→ **Data extract**

$ cat src/rtl/pulse_monitor.sv
// Receiver for a one-hot pulse bus: measures index, width and preceding gap
// of each pulse and queues one record per pulse in a first-word-fall-through FIFO.
module pulse_monitor #(
    parameter int WIDTH = 10,
    parameter int IDX_W = 4,
    parameter int CNT_W = 8,
    parameter int DEPTH = 4
) (
    input  logic             clk,
    input  logic             rst,
    input  logic [WIDTH-1:0] din,
    output logic             out_valid,
    input  logic             out_ready,
    output logic [IDX_W-1:0] out_idx,
    output logic [CNT_W-1:0] out_width,
    output logic [CNT_W-1:0] out_gap,
    output logic             out_err,
    output logic             overflow
);

    localparam int AW = $clog2(DEPTH);
    localparam logic [AW:0] FULL_CNT = (AW+1)'(DEPTH);

    typedef enum logic {
        IDLE,
        HIGH
    } state_t;

    state_t           state;
    logic [WIDTH-1:0] din_q;
    logic [WIDTH-1:0] code;
    logic [CNT_W-1:0] gap_cnt;
    logic [CNT_W-1:0] gap_lat;
    logic [CNT_W-1:0] width_cnt;
    logic             err;

    logic [AW:0]      wr_ptr;
    logic [AW:0]      rd_ptr;
    logic [AW-1:0]    wr_addr;
    logic [AW-1:0]    rd_addr;
    logic             empty;
    logic             full;
    logic             push;
    logic             pop;
    logic             wr_en;

    logic [IDX_W-1:0] mem_idx   [DEPTH];
    logic [CNT_W-1:0] mem_width [DEPTH];
    logic [CNT_W-1:0] mem_gap   [DEPTH];
    logic             mem_err   [DEPTH];

    function automatic logic [IDX_W-1:0] lowest_bit(input logic [WIDTH-1:0] v);
        logic [IDX_W-1:0] r;
        r = '0;
        for (int i = WIDTH - 1; i >= 0; i--) begin
            if (v[i]) r = IDX_W'(i);
        end
        return r;
    endfunction

    function automatic logic [CNT_W-1:0] sat_inc(input logic [CNT_W-1:0] v);
        return (v == '1) ? v : v + CNT_W'(1);
    endfunction

    always_ff @(posedge clk or posedge rst) begin
        if (rst) din_q <= '0;
        else     din_q <= din;
    end

    always_ff @(posedge clk or posedge rst) begin
        if (rst) begin
            state     <= IDLE;
            code      <= '0;
            gap_cnt   <= '0;
            gap_lat   <= '0;
            width_cnt <= '0;
            err       <= 1'b0;
        end else begin
            unique case (state)
                IDLE: begin
                    if (din_q == '0) begin
                        gap_cnt <= sat_inc(gap_cnt);
                    end else begin
                        code      <= din_q;
                        width_cnt <= CNT_W'(1);
                        err       <= !$onehot(din_q);
                        gap_lat   <= gap_cnt;
                        state     <= HIGH;
                    end
                end
                HIGH: begin
                    if (din_q == '0) begin
                        // the cycle that ends the pulse is already the first gap cycle
                        gap_cnt <= CNT_W'(1);
                        state   <= IDLE;
                    end else begin
                        width_cnt <= sat_inc(width_cnt);
                        if (din_q != code) err <= 1'b1;
                    end
                end
                default: state <= IDLE;
            endcase
        end
    end

    assign wr_addr = wr_ptr[AW-1:0];
    assign rd_addr = rd_ptr[AW-1:0];
    assign empty   = (wr_ptr == rd_ptr);
    assign full    = ((wr_ptr - rd_ptr) == FULL_CNT);
    assign push    = (state == HIGH) && (din_q == '0);
    assign pop     = !empty && out_ready;
    // a full FIFO still accepts the record when the head leaves on the same edge
    assign wr_en   = push && (!full || pop);

    always_ff @(posedge clk or posedge rst) begin
        if (rst) begin
            wr_ptr   <= '0;
            rd_ptr   <= '0;
            overflow <= 1'b0;
        end else begin
            if (wr_en)          wr_ptr   <= wr_ptr + (AW+1)'(1);
            if (pop)            rd_ptr   <= rd_ptr + (AW+1)'(1);
            if (push && !wr_en) overflow <= 1'b1;
        end
    end

    always_ff @(posedge clk) begin
        if (wr_en) begin
            mem_idx[wr_addr]   <= lowest_bit(code);
            mem_width[wr_addr] <= width_cnt;
            mem_gap[wr_addr]   <= gap_lat;
            mem_err[wr_addr]   <= err;
        end
    end

    assign out_valid = !empty;
    assign out_idx   = out_valid ? mem_idx[rd_addr]   : '0;
    assign out_width = out_valid ? mem_width[rd_addr] : '0;
    assign out_gap   = out_valid ? mem_gap[rd_addr]   : '0;
    assign out_err   = out_valid ? mem_err[rd_addr]   : 1'b0;

endmodule

$ cat config.mk
export PLATFORM = sky130hd
export DESIGN_NAME = pulse_monitor
export DESIGN_NICKNAME = d
export VERILOG_FILES = /design/src/rtl/pulse_monitor.sv
export SDC_FILE = /design/constraint.sdc
export NUM_CORES = 1
export LEC_CHECK = 0
export ABC_AREA = 1
export ABC_CLOCK_PERIOD_IN_PS = 4860
export CAP_MARGIN = 20
export CELL_PAD_IN_SITES_DETAIL_PLACEMENT = 1
export CELL_PAD_IN_SITES_GLOBAL_PLACEMENT = 2
export CORE_ASPECT_RATIO = 0.5
export CORE_UTILIZATION = 24
export CTS_BUF_LIST = sky130_fd_sc_hd__clkbuf_16
export CTS_CLUSTER_SIZE = 14
export DETAILED_ROUTE_END_ITERATION = 16
export PLACE_DENSITY = 0.6
export SKIP_LAST_GASP = 1
export SYNTH_ARGS = -nofsm -noshare
export SYNTH_HDL_FRONTEND = slang
export SYNTH_SLANG_ARGS = --single-unit
$ cat constraint.sdc
create_clock -name clk -period 4.86 [get_ports clk]
set_clock_uncertainty 0.2 [all_clocks]
set_input_delay 1.215 -clock clk [delete_from_list [all_inputs] [get_ports clk]]
set_output_delay 1.215 -clock clk [all_outputs]
set_load 0.01 [all_outputs]
-- Word-level counts from Yosys, hierarchy flattened
Memories as Yosys holds them, arrays and structs flattened.
Index checks and enable logic that the tools add are counted.
- memories: 4
- bits of input ports: 13
- flip-flop bits (word level): 53
- memory bits (writable): 84
- word-level logic and storage cells: 87
- output and inout bits: 23
- memories (memory ; words ; bits a word ; read ports ; clocked after memory_dff ; write ports ; line ; source):
    mem_gap ; 4 ; 8 ; 1 ; 0 ; 1 ; 49 ; logic [CNT_W-1:0] mem_gap [DEPTH];
    mem_width ; 4 ; 8 ; 1 ; 0 ; 1 ; 48 ; logic [CNT_W-1:0] mem_width [DEPTH];
    mem_idx ; 4 ; 4 ; 1 ; 0 ; 1 ; 47 ; logic [IDX_W-1:0] mem_idx [DEPTH];
    mem_err ; 4 ; 1 ; 1 ; 0 ; 1 ; 50 ; logic mem_err [DEPTH];
- reduce and logical (&&, ||, !) cells: 14
- mux-type cells: 30
- equality and inequality tests: 13
- add/subtract/negate cells: 14
- bitwise operators: 2
- operators by type and width (operator ; count):
    $mux W8 ; 8
    $mux W4 ; 12
    $pmux W8 S2 ; 2
    $add A8 B1 Y8 const B ; 2
    $eq A8 B8 Y1 const B ; 2
    $add A1 B1 Y2 ; 5
    $logic_not A10 Y1 ; 1
    $ne A10 B10 Y1 ; 1
    $ne A2 B2 Y1 const B ; 5
    $reduce_and A3 Y1 ; 3
    $mux W1 ; 7
    $add A2 B2 Y3 ; 2
    $add A3 B1 Y3 const B ; 2
    $add A3 B3 Y4 ; 1
    $add A4 B2 Y4 ; 1
    $eq A4 B1 Y1 const B ; 1
    $logic_and A1 B1 Y1 ; 4
    $logic_not A1 Y1 ; 4
    $ne A2 B1 Y1 const B ; 2
    $eq A3 B3 Y1 ; 1
    $eq A3 B3 Y1 const B ; 1
    $sub A3 B3 Y3 ; 1
    $not A1 Y1 ; 2
    $pmux W1 S2 ; 1
    other kinds (2) ; 2

-- Depth between registers and ports, before layout
Gate-level depths: netlist of run 1.
- word-level depth: 11
- depth in mapped cells: 13
- depth with buffers taken out: 13

-- Worst setup path before layout of run 1
Ideal clock, no wire load.
- path kind: register to register
- start: reg din_q[0]
- end: reg err
- buffers on the path: 0
- arrival: 2.893 ns
- required time: 4.543 ns
- setup time: 0.117 ns
- stages on the path, launching flop included: 14
- period minus slack after synthesis: 3.210 ns
- slack: 1.650 ns
- path through: dfrtp_1 fa_1 fa_1 inv_1 fa_1 inv_1 ha_1 inv_1 fa_1 nand2_1 nor2_1 o211ai_1 nand3_1 nand2_1
- word-level cells in the longest chain between the ends: 8
- elaborated cells between the ends (all ways): 14
- those cells by class: add/sub (4); eq/ne (5); mux (2); reduce/logical (3)
- ends and longest elaborated chain (element ; line ; source):
    start: declaration ; 30 ; logic [WIDTH-1:0] din_q;
    start signal: assignment ; 67 ; else din_q <= din;
    $add A1 B1 Y2 (implied by the code) ; 86 ; err <= !$onehot(din_q);
    $add A2 B2 Y3 (implied by the code) ; 86 ;
    $add A3 B3 Y4 (implied by the code) ; 86 ;
    $add A4 B2 Y4 (implied by the code) ; 86 ;
    $eq A4 B1 Y1 ; 86 ;
    $logic_not A1 Y1 ; 86 ;
    $mux W1 ; 81 ; if (din_q == '0) begin
    $pmux W1 S2 ; 79 ; unique case (state)
    end signal: assignment ; 86 ;
    end: declaration ; 35 ; logic err;
Several ways; a longest one is shown, not always the timed one. The select of a mux whose other input is x is not followed.
A chain may end at the register's enable or synchronous reset.

-- Worst setup path after layout of run 1
- start: reg wr_ptr[0]
- end: out out_gap[5]
- word-level cells in the longest chain between the ends: 2
- ends and longest elaborated chain (element ; line ; source):
    start: declaration ; 37 ; logic [AW:0] wr_ptr;
    start signal: assignment ; 121 ; if (wr_en) wr_ptr <= wr_ptr + (AW+1)'(1);
    $eq A3 B3 Y1 ; 108 ; assign empty = (wr_ptr == rd_ptr);
    $mux W8 ; 139 ; assign out_gap = out_valid ? mem_gap[rd_addr] : '0;
    end: declaration ; 16 ; output logic [CNT_W-1:0] out_gap,
Every way passes these cells.

==> flow_metrics.py, run 1 <==
metrics = {
    "power": {
        "vdd_ir_drop_max_uv": 235.2,
        "p_seq_share_pct": 36.2,
        "combPwrFrac_pct": 30.2,
        "p_int_w": 0.002633,
        "power.switching_w": 0.001262,
        "power_frac_clock_pct": 33.6,
        "p_per_area_nw_per_um2": 515.2,
        "leakage_nw": 3.078,
        "switching_share_pct": 32.39,
    },
    "setup_path": {
        "end_kind": "output port",
        "criticalPathCategory": "reg2out",
        "cp.arrival_ps": 2710,
        "start_kind": "flip-flop",
        "crit_fanout": 21,
        "crit_required_ps": 3440,
    },
    "sta": {
        "fin_crit_sh_pct": 84.85,
        "finalHoldViolCount": 0,
        "fmax_mhz": 242.5,
        "slew_viol_final": 0,
        "worst_pin_slew_ps": 807.7,
        "setup_viol": 0,
        "fin_tns_setup_ps": 0,
        "rsz0062_at_grt": "false",
        "finalCriticalPeriod_ps": 4124,
        "slew_headroom_pct": 46.10,
    },
    "floorplan": {
        "die_x_um": 229.6,
        "start_util_pct": 24.57,
        "coreArea_sq_um": 25290,
        "die-area_sq_um": 26580,
        "pin_count": 36,
        "rows": 41,
        "fp.dieH_um": 115.8,
    },
    "global_route": {
        "grt_pass1_vias": 4609,
        "antenna_found_initial": 0,
        "grt_overflow": 0,
        "grt_pass1_wl_mm": 25.52,
        "grt_max_degree": 44,
        "track_usage_pct": 12.84,
    },
    "cts": {
        "worstSkewPairLatency_ps": 420,
        "cts-root-buf": "clkbuf_16",
        "cts.path.max_buffers": 2,
        "clk_pin_slew_worst_paths_ps": 60,
        "cts_resized": 0,
        "cts_tree": "yes",
        "cts.htree.levels": 4,
        "ctsHoldBuffers": 0,
        "numCtsBuffers": 17,
        "cts_sinks": 137,
        "post-cts-setup-buffers": 0,
    },
    "synthesis": {
        "yosysSeqAreaShare_pct": 61.94,
        "synthesis.nets": 655,
        "ys_ff_latch": 137,
        "synth_cell_types": 32,
        "synth_flop_cell": "edfxtp_1",
        "synth_top_area_share_pct": 40.60,
        "ys_async_sr_fraction_pct": 38.69,
        "synth.cell_area_sq_um": 6213,
        "syn_area_per_cell_sq_um": 9.957,
        "ys_top_cells_by_area": "edfxtp_1, dfrtp_1, nand2_1",
        "synth_top_cell_by_area": "edfxtp_1",
        "synth_edf_count": 84,
        "yosysWarnings": 0,
        "synthTopCellsByCount": "nand2_1, nor2_1, edfxtp_1",
        "synthCells": 624,
    },
    "place": {
        "place_area_sq_um": 6973,
        "io_buffers": 35,
        "routabilityCongestion": 0.7297,
        "dpl.hpwl_mm": 10.45,
    },
    "detailed_routing": {
        "route.met3.wl_um": 432,
        "firstDrtPassIters": 4,
        "wire_per_inst_um": 15.49,
        "wl_met2_mm": 6.953,
        "drc_errors": 0,
        "routed_wl_mm": 15.84,
        "ant_nets": 0,
        "highest_layer": "met4",
        "post_drt_via_cell_ratio": 4.192,
        "wl_met1_mm": 8.312,
        "drtIter0Drc": 151,
        "via_count": 4288,
    },
    "cells_and_area": {
        "finalNetCount": 697,
        "diodes": 0,
        "areaGrowthSynthToFinish_pct": 21.67,
        "drive_above_1_share_pct": 8.837,
        "final_area_sq_um": 7560,
    },
    "hold_path": {
        "hold_class": "reg2reg",
    },
    "run_status": {
        "status": "finished clean",
    },
    "job": {
        "cap_violations": 0,
    },
}
through the flow:
step / total power, W / std cells / hold slack, ps / util [%] / setup WS, ps
after floorplan: 0.002105 / 624 / 265.6 / - / 1650
after global placement: 0.002627 / 991 / 260.2 / 27.57 / 1197
after detailed placement: 0.002643 / 991 / 274.1 / 27.57 / 1084
after CTS: 0.003970 / 1023 / 291.0 / 29.89 / 618.3
after global routing: 0.004159 / 1023 / 326.6 / 29.89 / 475.0
final: 0.003895 / 1023 / 282.4 / 29.89 / 736.3
logic make-up (layout without fill, tap and decap cells):
logic type,Yosys count,count (layout),share of synthesized area (%)
adders and majority gates,18,18,4.350
buffers and inverters,87,142,5.578
AOI/OAI and AO/OA,109,109,9.263
xor gates and xnor gates,9,9,1.269
DFF,137,137,61.94
and+or+nand+nor,264,264,17.60
worst max-delay path, stage by stage (launching register included):
cell	delay [ps]
dfrtp_1	400
inv_1	110
ha_1	290
nand2_1	50
inv_1	70
nand2_1	110
inv_1	630
a21oi_1	110
clkdlybuf4s50_1	530
sequential cells by signal, indices dropped and copies added, names as in the netlist:
signal	flops
code	10
din_q	10
err	1
gap_cnt	8
gap_lat	8
mem_err	4
mem_gap	32
mem_idx	16
mem_width	32
overflow	1
rd_ptr	3
state	1
width_cnt	8
wr_ptr	3
power groups by stage:
stage,logic [W],registers [W],clock network (W)
global route,0.00135,0.00142,0.00139
detailed placement,0.00121,0.00143,0
CTS,0.00122,0.00141,0.00134
global placement,0.00120,0.00143,0
finish,0.00118,0.00141,0.00131
floorplan,0.000701,0.00140,0
per-layer routing:
layer	up-vias	global-route usage [%]
li1	2153	-
met1	2077	17.32
met2	47	20.54
met3	11	3.420
met4	0	3.333
met5	-	0
cells in the final DEF, fill, tap and decap left out, drive strengths merged, types with 2 or more instances in the layout:
cell	n
nor3	8
edfxtp	84
buf	9
a21oi	27
o21bai	2
nor2	111
dfrtp	53
xor2	5
clkinv	4
nand2	110
ha	12
nand3	26
o21ai	76
bufinv	3
inv	73
fa	6
clkbuf	17
clkdlybuf4s50	35
xnor2	4
or2	2
nand4	6
worst paths after layout:
path / from / to / slack [ps] / depth (start not counted)
min: overflow / overflow / 280 / 1
min reg2reg: overflow / overflow / 280 / 1
min in group asynchronous: rst / din_q[4] / 1060 / 2
max in group asynchronous: rst / width_cnt[5] / 2610 / 3
max reg2reg: din_q[7] / err / 1420 / 13
max: wr_ptr[0] / out_gap[5] / 740 / 8
area by class of cell:
type | instances | area [sq um]
clock inverters | 15 | 161.4
repair buffers | 44 | 417.9
inverters | 66 | 247.7
multi-input cells | 400 | 2028
clock buffers | 17 | 425.4
fillers | 2847 | 17730
flip-flops and latches | 137 | 3849
well taps | 344 | 430.4
No activity file was read; power rests on OpenSTA's default activity.
==> run 2: changes to the inputs <==
- ABC_CLOCK_PERIOD_IN_PS: 4860 -> 3550
- PLACE_DENSITY: 0.6 -> 0.62
- clock period: 4.86 -> 3.55 ns (I/O delays scaled with it)
==> run 2 against run 1 <==
Net effect: core utilization grew 0.20 points; cell count grew 0.39%; sequential cell count is the same; register-to-register slack lost 1200 ps; count of clock-buffer cells in the layout is the same; via count grew 2.3%; sequential share of layout area shrank 0.34 points; worst setup slack lost 640 ps; critical path type unchanged; critical endpoint is now out_idx[3]; largest power group unchanged.
==> flow_metrics.py, run 2 (synthesized netlist as in run 1, its figures left out) <==
metrics = {
    "cells_and_area": {
        "final_area_sq_um": 7611,
        "areaGrowthSynthToFinish_pct": 22.49,
        "drive_above_1_share_pct": 9.663,
        "reg_top3": "mem_gap x32, mem_width x32, mem_idx x16",
        "multiInputGateArea_sq_um": 2031,
        "num-fill-cells": 2864,
        "finalNetCount": 701,
        "mostFrequentLayoutCells": "nand2_1, nor2_1, edfxtp_1, o21ai_0, inv_1",
        "regArea_sq_um": 3849,
        "layout_commonest_cell": "nand2_1",
        "diodes": 0,
    },
    "floorplan": {
        "coreArea_sq_um": 25290,
        "die-area_sq_um": 26580,
        "fp.dieH_um": 115.8,
        "pin_count": 36,
        "start_util_pct": 24.57,
        "die_x_um": 229.6,
        "rows": 41,
    },
    "global_route": {
        "grt_pass1_vias": 4650,
        "grt_overflow": 0,
        "antenna_found_initial": 0,
        "grt_max_degree": 45,
        "track_usage_pct": 13.36,
        "grt_pass1_wl_mm": 26.59,
    },
    "setup_path": {
        "crit_fanout": 11,
        "crit_required_ps": 2460,
        "start_kind": "flip-flop",
        "end_kind": "output port",
        "cp_slowest_cell": "dfrtp_1",
        "crit_path_frequent_cell": "inv_1",
        "criticalPathCategory": "reg2out",
        "cp_cell_sequence": "inv_1, ha_1, nand2_1, inv_1, nand2_2, clkinvlp_4, buf_4, buf_12, a21oi_1, dlygate4sd2_1",
        "slowest_delay_ps": 390,
        "cp.arrival_ps": 2360,
    },
    "detailed_routing": {
        "via_count": 4386,
        "drtIter0Drc": 213,
        "wl_met1_mm": 8.374,
        "route.met3.wl_um": 471,
        "ant_nets": 0,
        "routed_wl_mm": 16.36,
        "highest_layer": "met4",
        "wire_per_inst_um": 15.93,
        "post_drt_via_cell_ratio": 4.271,
        "wl_met2_mm": 7.319,
        "firstDrtPassIters": 4,
        "drc_errors": 0,
    },
    "sta": {
        "finalHoldViolCount": 0,
        "worst_pin_slew_ps": 618.3,
        "fmax_mhz": 289.8,
        "fin_tns_setup_ps": 0,
        "whs_ps": 306.8,
        "fin_crit_sh_pct": 97.20,
        "rsz0062_at_grt": "true",
        "slew_viol_final": 0,
        "setup_viol": 0,
        "slew_headroom_pct": 58.63,
        "finalCriticalPeriod_ps": 3451,
    },
    "power": {
        "vdd_ir_drop_max_uv": 324.7,
        "p_per_area_nw_per_um2": 673.6,
        "leakage_nw": 3.128,
    },
    "place": {
        "dpl.hpwl_mm": 10.83,
        "place_area_sq_um": 7063,
        "routabilityCongestion": 0.7467,
        "io_buffers": 35,
    },
    "cts": {
        "worstSkewPairLatency_ps": 430,
        "cts_tree": "yes",
        "cts.path.max_buffers": 2,
        "clk_pin_slew_worst_paths_ps": 60,
        "cts.htree.levels": 4,
        "ctsHoldBuffers": 0,
        "numCtsBuffers": 17,
        "cts_sinks": 137,
        "cts-root-buf": "clkbuf_16",
    },
    "job": {
        "cap_violations": 0,
    },
    "hold_path": {
        "hold_class": "reg2reg",
    },
    "run_status": {
        "status": "finished clean",
    },
}
## run 2: cell types whose count changed in the layout (fill, tap and decap cells not counted), sizes merged
cell	change
buf	+4
bufinv	-3
clkdlybuf4s50	-21
clkinv	+1
clkinvlp	+4
dlygate4sd2	+20
dlymetal6s2s	+1
inv	-2
## run 2: layer usage
metal | vias to the layer above | global-route usage (%)
li1 | 2161 | -
met1 | 2175 | 18.18
met2 | 36 | 21.13
met3 | 14 | 3.150
met4 | 0 | 4.311
met5 | - | 0
## run 2: worst paths after layout
kind,from,end,slack [ps],cells past startpoint
min in group asynchronous,rst,code[4],630,2
worst min register to register,rd_ptr[2],rd_ptr[2],310,1
max in group asynchronous,rst,gap_lat[0],1950,3
worst max-delay path,wr_ptr[0],out_idx[3],100,10
worst min-delay path,rd_ptr[2],rd_ptr[2],310,1
worst max register to register,din_q[7],err,200,13
## run 2: final cells by class
cell class	instances	area share [%]
clock buffer	17	5.589
clock inverter	15	1.364
inverter	66	3.304
multi-input combinational	400	26.68
sequential	137	50.57
tap	344	5.655
timing repair buffer	48	6.839
## run 2: metrics by stage
step                setup slack (ps)  std cells  utilization, %  power (W)
floorplan                      340.0        624               -   0.002883
global placement               219.4        993           27.93   0.003658
detailed placement             157.7        993           27.93   0.003678
CTS                           -113.1       1026           30.05   0.005213
global route                  -54.88       1027           30.09   0.005484
finish                         99.38       1027           30.09   0.005127
## run 2: what timing repair did
| item | in CTS | in global routing |
|---|---|---|
| pin swaps | 0 | 0 |
| endpoints found under the hold margin | 0 | 0 |
| resized for setup | 24 | 1 |
| endpoints found under the setup margin | 21 | 1 |
| buffers inserted | 1 | 1 |
## run 2: report_power, final
part           switching (W)  total [W]  internal (W)
sequential          0.000119    0.00193       0.00181
clock               0.000714    0.00160      0.000890
combinational       0.000967    0.00159      0.000628
total                0.00180    0.00513       0.00333
## run 2: worst max-delay path: cells and delay by family, from the launching register on
kind	cells	cell delay [ps]
buffers and inverters	6	890
AO/OA/AOI/OAI	1	140
AND/OR/NAND/NOR	2	200
adder cells (fa/ha/maj)	1	310
flip-flops	1	390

→ **Task details**
Copy out every line of the data that includes the word "launching".

→ **Response box**
- stages on the path, launching flop included: 14
worst max-delay path, stage by stage (launching register included):
## run 2: worst max-delay path: cells and delay by family, from the launching register on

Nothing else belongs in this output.